## Task requirements
After locating "3380 | 50.2 |" in the listing below, copy that line and each one after it exactly, ending with the line that has "adder cells (fa/ha/maj): 12 / 12 / 2.75".

## Records to process
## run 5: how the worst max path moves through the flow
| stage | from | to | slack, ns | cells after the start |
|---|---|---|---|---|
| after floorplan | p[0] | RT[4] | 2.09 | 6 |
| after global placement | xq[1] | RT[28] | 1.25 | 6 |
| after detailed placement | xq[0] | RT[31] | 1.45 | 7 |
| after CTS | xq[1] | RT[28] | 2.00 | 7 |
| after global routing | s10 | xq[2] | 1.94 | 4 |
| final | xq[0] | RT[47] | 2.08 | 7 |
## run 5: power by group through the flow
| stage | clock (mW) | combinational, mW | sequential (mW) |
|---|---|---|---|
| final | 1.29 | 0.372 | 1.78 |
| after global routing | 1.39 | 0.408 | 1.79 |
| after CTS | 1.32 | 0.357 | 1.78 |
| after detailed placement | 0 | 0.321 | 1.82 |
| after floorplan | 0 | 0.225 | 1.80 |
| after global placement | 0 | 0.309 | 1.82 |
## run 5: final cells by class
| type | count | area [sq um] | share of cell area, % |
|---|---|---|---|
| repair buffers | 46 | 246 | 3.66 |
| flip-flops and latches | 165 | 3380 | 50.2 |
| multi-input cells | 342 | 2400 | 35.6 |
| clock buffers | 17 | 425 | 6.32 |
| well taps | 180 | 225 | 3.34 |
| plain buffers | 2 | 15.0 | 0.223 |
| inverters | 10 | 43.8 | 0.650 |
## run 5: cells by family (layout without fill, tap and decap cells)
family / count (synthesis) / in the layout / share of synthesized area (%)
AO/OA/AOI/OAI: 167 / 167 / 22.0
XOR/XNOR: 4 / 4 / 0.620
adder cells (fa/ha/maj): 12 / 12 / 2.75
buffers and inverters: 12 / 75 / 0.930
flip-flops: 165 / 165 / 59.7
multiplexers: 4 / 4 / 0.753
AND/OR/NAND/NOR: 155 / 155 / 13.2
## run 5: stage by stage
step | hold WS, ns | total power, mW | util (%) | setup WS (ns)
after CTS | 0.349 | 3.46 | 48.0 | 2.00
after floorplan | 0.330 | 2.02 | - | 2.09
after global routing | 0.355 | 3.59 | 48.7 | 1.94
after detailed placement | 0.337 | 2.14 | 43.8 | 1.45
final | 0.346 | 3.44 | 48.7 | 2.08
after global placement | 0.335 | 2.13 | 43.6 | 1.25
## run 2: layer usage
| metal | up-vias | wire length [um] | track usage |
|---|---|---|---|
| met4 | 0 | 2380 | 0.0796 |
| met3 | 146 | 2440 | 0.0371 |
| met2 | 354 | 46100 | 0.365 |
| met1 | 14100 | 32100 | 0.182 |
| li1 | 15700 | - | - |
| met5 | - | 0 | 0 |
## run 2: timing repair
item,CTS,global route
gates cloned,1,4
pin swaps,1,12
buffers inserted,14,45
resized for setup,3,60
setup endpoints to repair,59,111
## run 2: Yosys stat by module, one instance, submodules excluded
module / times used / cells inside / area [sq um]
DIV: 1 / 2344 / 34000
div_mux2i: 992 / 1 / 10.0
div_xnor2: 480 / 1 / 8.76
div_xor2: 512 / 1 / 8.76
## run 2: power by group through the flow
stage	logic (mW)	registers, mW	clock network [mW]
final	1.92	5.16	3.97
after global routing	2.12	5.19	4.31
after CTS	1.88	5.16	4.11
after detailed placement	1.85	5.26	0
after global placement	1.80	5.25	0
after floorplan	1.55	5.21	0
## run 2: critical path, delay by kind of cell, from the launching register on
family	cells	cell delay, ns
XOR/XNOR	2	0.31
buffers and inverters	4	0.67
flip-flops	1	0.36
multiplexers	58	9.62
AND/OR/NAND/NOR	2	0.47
What follows belongs to an exercise in optimizing a design on an open flow for small area; a production flow would make more cautious choices. In this exercise RTL edits were held to simulation tests only and were not proved equivalent to the original. No activity file was given, so power comes from the tool's default toggle rates.

<file path="design/flow/run.sh">
#!/bin/bash
# synth_recipe.tcl (not shown) runs the flow's synth.tcl, then flattens the netlist and writes it again
# the make line also repeats each setting of config.mk as NAME=value (left out here)
make -C /OpenROAD-flow-scripts/flow DESIGN_CONFIG=/design/flow/config.mk WORK_HOME=/design/flow/orfs CLKGATE_MAP_FILE= SYNTH_SCRIPT=/design/flow/synth_recipe.tcl finish
</file>
<file path="design/flow/config.mk">
export PLATFORM = sky130hd
export DESIGN_NAME = x_corr
export DESIGN_NICKNAME = x_corr
export VERILOG_FILES = /design/flow/design.v
export SDC_FILE = /design/flow/constraint.sdc
export NUM_CORES = 4
export LEC_CHECK = 0
export CAP_MARGIN = 20
export CORE_MARGIN = 2
export CORE_UTILIZATION = 40
export SLEW_MARGIN = 20
</file>
<file path="design/flow/constraint.sdc">
create_clock -name core_clock -period 10.0 [get_ports {clk}]
set_input_delay 2.0000 -clock core_clock [delete_from_list [all_inputs] [get_ports {clk}]]
set_output_delay 2.0000 -clock core_clock [all_outputs]
set_load 0.01 [all_outputs]
</file>
<file path="design/flow/design.v">
`timescale 1ns/1ns
module cpx_multiply #(parameter xi_bits = 12,
		                  parameter xq_bits = 12,
		                  parameter yi_bits = 12,
		                  parameter yq_bits = 12,
		                  parameter i_bits = 24,
		                  parameter q_bits = 24
		                  )
   (input clk,
    input                      rst,
    input                      m_axis_tready,
    input                      m_axis_tvalid,
    input signed [xi_bits-1:0] xi,
    input signed [xq_bits-1:0] xq,
    input signed [yi_bits-1:0] yi,
    input signed [yq_bits-1:0] yq,
    output reg                 s_axis_tready,
    output signed [i_bits-1:0] i,
    output signed [q_bits-1:0] q,
    output reg                 s_axis_tvalid
    );
   reg [2:0]                   pipeline;
   reg signed [(xi_bits + yi_bits)-1:0] 	   i_sub;
   reg signed [(xi_bits + yi_bits)-1:0]      i_sub_out;
   reg signed [(xq_bits + yq_bits)-1:0]      q_add;
   reg signed [(xq_bits + yq_bits)-1:0]      q_add_out;
   reg signed [(xi_bits + yi_bits)-1:0]      xu;
   reg signed [(xi_bits + yi_bits)-1:0]      xu_out;
   reg signed [(xq_bits + yq_bits)-1:0]      yv;
   reg signed [(xq_bits + yq_bits)-1:0]      yv_out;
   reg signed [(xi_bits + yq_bits)-1:0]      xv;
   reg signed [(xi_bits + yq_bits)-1:0]      xv_out;
   reg signed [(xq_bits + yi_bits)-1:0]      yu;
   reg signed [(xq_bits + yi_bits)-1:0]      yu_out;
   assign i = i_sub_out[(xi_bits+yi_bits)-1: (xi_bits+yi_bits-i_bits)];
   assign q = q_add_out[(xq_bits+yq_bits)-1: (xq_bits+yq_bits-q_bits)];
   always @(posedge clk) begin
      if (rst) begin
         xu <= 'd0;
         yv <= 'd0;
         xv <= 'd0;
         yu <= 'd0;
      end else if (m_axis_tvalid & s_axis_tready) begin
         xu <= xi * yi;
         yv <= xq * yq;
         xv <= xi * yq;
         yu <= xq * yi;
      end else begin
         xu <= xu;
         yv <= yv;
         xv <= xv;
         yu <= yu;
      end  
   end
   always @(posedge clk) begin
      if (rst) begin
         xu_out <= 'd0;
         yv_out <= 'd0;
         xv_out <= 'd0;
         yu_out <= 'd0;
         i_sub <= 'd0;
         i_sub_out <= 'd0;
         q_add <= 'd0;
         q_add_out <= 'd0;
      end else if(m_axis_tready) begin
         xu_out <= xu;
         yv_out <= yv;
         xv_out <= xv;
         yu_out <= yu;
         i_sub <= xu_out - yv_out;
         i_sub_out <= i_sub;
         q_add <= xv_out + yu_out;
         q_add_out <= q_add;
      end  
      else begin
         xu_out <= xu_out;
         yv_out <= yv_out;
         xv_out <= xv_out;
         yu_out <= yu_out;
         i_sub <= i_sub;
         i_sub_out <= i_sub_out;
         q_add <= q_add;
         q_add_out <= q_add_out;
      end  
   end  
   always @(posedge clk) begin
      if (rst) begin
         pipeline <= 3'b0;
         s_axis_tvalid <= 1'b0;
      end else begin
         if(m_axis_tvalid & s_axis_tready) begin
            pipeline <= (pipeline << 1) | {2'b00, m_axis_tready};
         end else if (m_axis_tready) begin
            pipeline <= (pipeline << 1);
         end
         s_axis_tvalid <= pipeline[2];
      end
   end  
   always @(posedge clk) begin
      if (rst) begin
         s_axis_tready <= 1'b0;
      end else begin
         s_axis_tready <= m_axis_tready | ~pipeline[0];
      end
   end
endmodule  
`timescale 1ns/1ns
module dot_prod_pip #(parameter xi_bits = 12,
                      parameter xq_bits = 12,
                      parameter yi_bits = 12,
                      parameter yq_bits = 12,
                      parameter i_bits = 24,
                      parameter q_bits = 24,
                      parameter dot_length = 5,
                      parameter dot_length_counter_bits = 3,
                      parameter sum_i_bits = 24,
                      parameter sum_q_bits = 24
                      )
   (input clk,
    input                          rst,
    input                          m_axis_product_tready,
    input                          m_axis_x_tvalid,
    input [xi_bits - 1:0]          xi,
    input [xq_bits - 1:0]          xq,
    input                          m_axis_y_tvalid,
    input [yi_bits - 1:0]          yi,
    input [yq_bits - 1:0]          yq,
    output reg                     s_axis_product_tvalid,
    output reg signed [i_bits-1:0] i,
    output reg signed [q_bits-1:0] q
    );
   wire                            cpx_m_axis_tvalid;
   wire signed [xi_bits + yi_bits -1:0] mult_out_i;
   wire signed [xq_bits + yq_bits -1:0] mult_out_q;
   wire signed [sum_i_bits - 1:0]       mult_out_i_extended;
   wire signed [sum_q_bits - 1:0]       mult_out_q_extended;
   reg signed [sum_i_bits - 1:0]        sum_i;
   reg signed [sum_q_bits - 1:0]        sum_q;
   reg [dot_length_counter_bits:0]      dot_length_counter;
   wire [31:0]                          dot_length_counter_extended;
   wire                                 s_axis_cpx_tvalid;
   wire                                 s_axis_cpx_tready;
   assign cpx_m_axis_tvalid = m_axis_x_tvalid & m_axis_y_tvalid;
   assign mult_out_i_extended = { {(sum_i_bits - (xi_bits + yi_bits)){mult_out_i[xi_bits + yi_bits - 1]}}, mult_out_i};
   assign mult_out_q_extended = { {(sum_q_bits - (xq_bits + yq_bits)){mult_out_q[xq_bits + yq_bits - 1]}}, mult_out_q};
   assign dot_length_counter_extended = { {(31 - dot_length_counter_bits){dot_length_counter[dot_length_counter_bits]}}, dot_length_counter};
   cpx_multiply #(.xi_bits(xi_bits),
                  .xq_bits(xq_bits),
                  .yi_bits(yi_bits),
                  .yq_bits(yq_bits),
                  .i_bits(xi_bits + yi_bits),
                  .q_bits(xq_bits + yq_bits)) cpx_multiply_dot_pip(.clk(clk),
                                                                   .rst(rst),
                                                                   .m_axis_tready(m_axis_product_tready),
                                                                   .m_axis_tvalid(cpx_m_axis_tvalid),
                                                                   .xi(xi),
                                                                   .xq(xq),
                                                                   .yi(yi),
                                                                   .yq(yq),
                                                                   .i(mult_out_i),
                                                                   .q(mult_out_q),
                                                                   .s_axis_tready(s_axis_cpx_tready),
                                                                   .s_axis_tvalid(s_axis_cpx_tvalid));
   always @(posedge clk) begin
      if (rst) begin
         dot_length_counter <= -'d1;
         sum_i <= 'd0;
         sum_q <= 'd0;
      end
      else if (s_axis_cpx_tvalid && m_axis_product_tready) begin
         if (dot_length_counter_extended < (dot_length - 1)) begin
            dot_length_counter <= dot_length_counter + 1'b1;
            sum_i <= sum_i + mult_out_i_extended;
            sum_q <= sum_q + mult_out_q_extended;
         end
         else begin
            dot_length_counter <= 'd0;
            sum_i <= mult_out_i_extended;
            sum_q <= mult_out_q_extended;
         end  
      end  
      else if (m_axis_product_tready) begin
         if(dot_length_counter_extended == (dot_length - 1)) begin
            dot_length_counter <= 'd0;
            sum_i <= 'd0;
            sum_q <= 'd0;
         end
      end
   end  
   always @(posedge clk) begin
      if (rst) begin
         s_axis_product_tvalid <= 1'b0;
         i <= 'd0;
         q <= 'd0;
      end
      else if(dot_length_counter_extended == (dot_length - 1)) begin
         s_axis_product_tvalid <= 1'b1;
         i <= sum_i[sum_i_bits - 1:(sum_i_bits - i_bits)];
         q <= sum_q[sum_q_bits - 1:(sum_q_bits - q_bits)];
      end
      else begin
         s_axis_product_tvalid <= 1'b0;
         i <= i;
         q <= q;
      end
   end
endmodule  
`timescale 1ns/1ns
module arg_max #(parameter buffer_length = 10,
                 parameter index_bits = 4,
                 parameter out_max_bits = 4,
                 parameter i_bits = 12,
                 parameter q_bits = 12
                 )
   (input clk,
    input                           rst,
    input                           m_axis_tvalid,
    input signed [i_bits - 1:0]     xi,
    input signed [q_bits - 1:0]     xq,
    output reg                      s_axis_tready,
    input                           m_axis_tready,
    output reg [out_max_bits - 1:0] out_max,
    output reg [index_bits-1:0]     index,
    output reg                      s_axis_tvalid
    );
   reg signed [index_bits:0]        icounter;
   wire signed [31:0]               icounter_extended;
   reg [i_bits + i_bits - 2:0]      i_square;
   reg [q_bits + q_bits - 2:0]      q_square;
   reg [out_max_bits - 1:0]         argsum;
   reg                              sq_stage_valid;
   reg                              sum_stage_valid;
   reg                              cmp_stage_valid;
   wire                             result_collected;
   reg                              result_collected_buff;
   wire                             result_collected_cond;
   assign icounter_extended = { {(31 - index_bits){icounter[index_bits]}}, icounter};
   assign result_collected = s_axis_tvalid & m_axis_tready;
   assign result_collected_cond = result_collected | result_collected_buff;
   always @(posedge clk) begin
      if (rst) begin
         s_axis_tready <= 1'b0;
      end
      else if (icounter_extended < buffer_length) begin
         s_axis_tready <= 1'b1;
      end
      else if ((icounter_extended == buffer_length) | result_collected_cond) begin
         s_axis_tready <= 1'b1;
      end
      else begin
         s_axis_tready <= 1'b0;
      end
   end
   always @(posedge clk) begin
      if (rst) begin
         i_square <= 'd0;
         q_square <= 'd0;
         sq_stage_valid <= 1'b0;
      end
      else if (m_axis_tvalid & (s_axis_tready)) begin
         i_square <= xi * xi;
         q_square <= xq * xq;
         sq_stage_valid <= 1'b1;
      end else begin
         i_square <= i_square;
         q_square <= q_square;
         sq_stage_valid <= 1'b0;
      end
   end
   always @(posedge clk) begin
      if (rst) begin
         argsum <= 'd0;
         sum_stage_valid <= 1'b0;
      end
      else if (sq_stage_valid) begin
         argsum <= i_square + q_square;
         sum_stage_valid <= 1'b1;
      end
      else if ((icounter_extended == buffer_length -1) && !sq_stage_valid) begin
         argsum <= 'd0;
         sum_stage_valid <= 1'b0;
      end
      else begin
         argsum <= argsum;
         sum_stage_valid <= 1'b0;
      end
   end
   always @(posedge clk) begin
      if (rst) begin
         index <= 'd0;
         out_max <= 'd0;
         cmp_stage_valid <= 1'b0;
      end
      else if ((icounter_extended == 'd0) && !sum_stage_valid && result_collected_cond) begin
         index <= 'd0;
         out_max <= argsum;
         cmp_stage_valid <= 1'b0;
      end
      else if ((argsum > out_max) && sum_stage_valid) begin
         index <= icounter[index_bits - 1:0];
         out_max <= argsum;
         cmp_stage_valid <= 1'b1;
      end
      else if (sum_stage_valid) begin
         index <= index;
         out_max <= out_max;
         cmp_stage_valid <= 1'b1;
      end
      else begin
         index <= index;
         out_max <= out_max;
         cmp_stage_valid <= 1'b0;
      end
   end  
   always @(posedge clk) begin
      if (rst) begin
         icounter <= 'd0;
      end
      else if (icounter_extended < (buffer_length - 1)) begin
         if (sum_stage_valid) begin
            icounter <= icounter + 1'b1;
         end else begin
            icounter <= icounter;
         end
      end
      else if (icounter_extended == (buffer_length - 1)) begin
         icounter <= 'd0;
      end else begin
         icounter <= icounter;
      end
   end  
   always @(posedge clk) begin
      if (rst) begin
         result_collected_buff <= 1'b0;
         s_axis_tvalid <= 1'b0;
      end
      else begin
         result_collected_buff <= result_collected;
         if (result_collected_cond) begin
            s_axis_tvalid <= 1'b0;
         end
         else if (icounter_extended == (buffer_length - 1)) begin
            s_axis_tvalid <= 1'b1;
         end
         else begin
            s_axis_tvalid <= s_axis_tvalid;
         end
      end
   end
endmodule  
`timescale 1ns/1ns
module x_corr #(parameter xi_bits = 12,
                parameter xq_bits = 12,
                parameter yi_bits = 12,
                parameter yq_bits = 12,
                parameter i_bits = 31,
                parameter q_bits = 31,
                parameter length = 102,
                parameter length_counter_bits = 7,
                parameter out_max_bits = 62
                )
   (input clk,
    input                              rst,
    output                             s_axis_tready,
    input [xi_bits - 1:0]              xi,
    input [xq_bits - 1:0]              xq,
    input [yi_bits - 1:0]              yi,
    input [yq_bits - 1:0]              yq,
    input                              m_axis_tvalid,
    input                              m_axis_tready,
    output [out_max_bits - 1:0]        out_max,
    output [length_counter_bits - 1:0] index,
    output                             s_axis_tvalid
    );
   wire                                s_axis_product_tvalid;
   wire                                m_axis_x_tvalid;
   wire                                m_axis_y_tvalid;
   wire                                m_axis_product_tready;
   wire signed [31 - 1:0] i;
   wire signed [31 - 1:0] q;
   assign m_axis_x_tvalid = m_axis_tvalid;
   assign m_axis_y_tvalid = m_axis_tvalid;
   assign m_axis_product_tready = s_axis_tready;
   dot_prod_pip #(.xi_bits(12),
                  .xq_bits(12),
                  .yi_bits(12),
                  .yq_bits(12),
                  .i_bits(31),
                  .q_bits(31),
                  .dot_length(100),
                  .dot_length_counter_bits(7),
                  .sum_i_bits(31),
                  .sum_q_bits(31)
                  ) dp_x_corr (.clk(clk),
                               .rst(rst),
                               .m_axis_product_tready(m_axis_product_tready),
                               .m_axis_x_tvalid(m_axis_x_tvalid),
                               .xi(xi),
                               .xq(xq),
                               .m_axis_y_tvalid(m_axis_y_tvalid),
                               .yi(yi),
                               .yq(yq),
                               .s_axis_product_tvalid(s_axis_product_tvalid),
                               .i(i),
                               .q(q)
                               );
                                  arg_max #(.buffer_length(length),
                                            .index_bits(length_counter_bits),
                                            .out_max_bits(out_max_bits),
                                            .i_bits(31),
                                            .q_bits(31)) arg_max_xc(.clk(clk),
                                                                    .rst(rst),
                                                                    .m_axis_tvalid(s_axis_product_tvalid),
                                                                    .xi(i),
                                                                    .xq(q),
                                                                    .s_axis_tready(s_axis_tready),
                                                                    .m_axis_tready(m_axis_tready),
                                                                    .out_max(out_max),
                                                                    .index(index),
                                                                    .s_axis_tvalid(s_axis_tvalid)
                                                                    );
endmodule  
</file>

## Result
| flip-flops and latches | 165 | 3380 | 50.2 |
| multi-input cells | 342 | 2400 | 35.6 |
| clock buffers | 17 | 425 | 6.32 |
| well taps | 180 | 225 | 3.34 |
| plain buffers | 2 | 15.0 | 0.223 |
| inverters | 10 | 43.8 | 0.650 |
## run 5: cells by family (layout without fill, tap and decap cells)
family / count (synthesis) / in the layout / share of synthesized area (%)
AO/OA/AOI/OAI: 167 / 167 / 22.0
XOR/XNOR: 4 / 4 / 0.620
adder cells (fa/ha/maj): 12 / 12 / 2.75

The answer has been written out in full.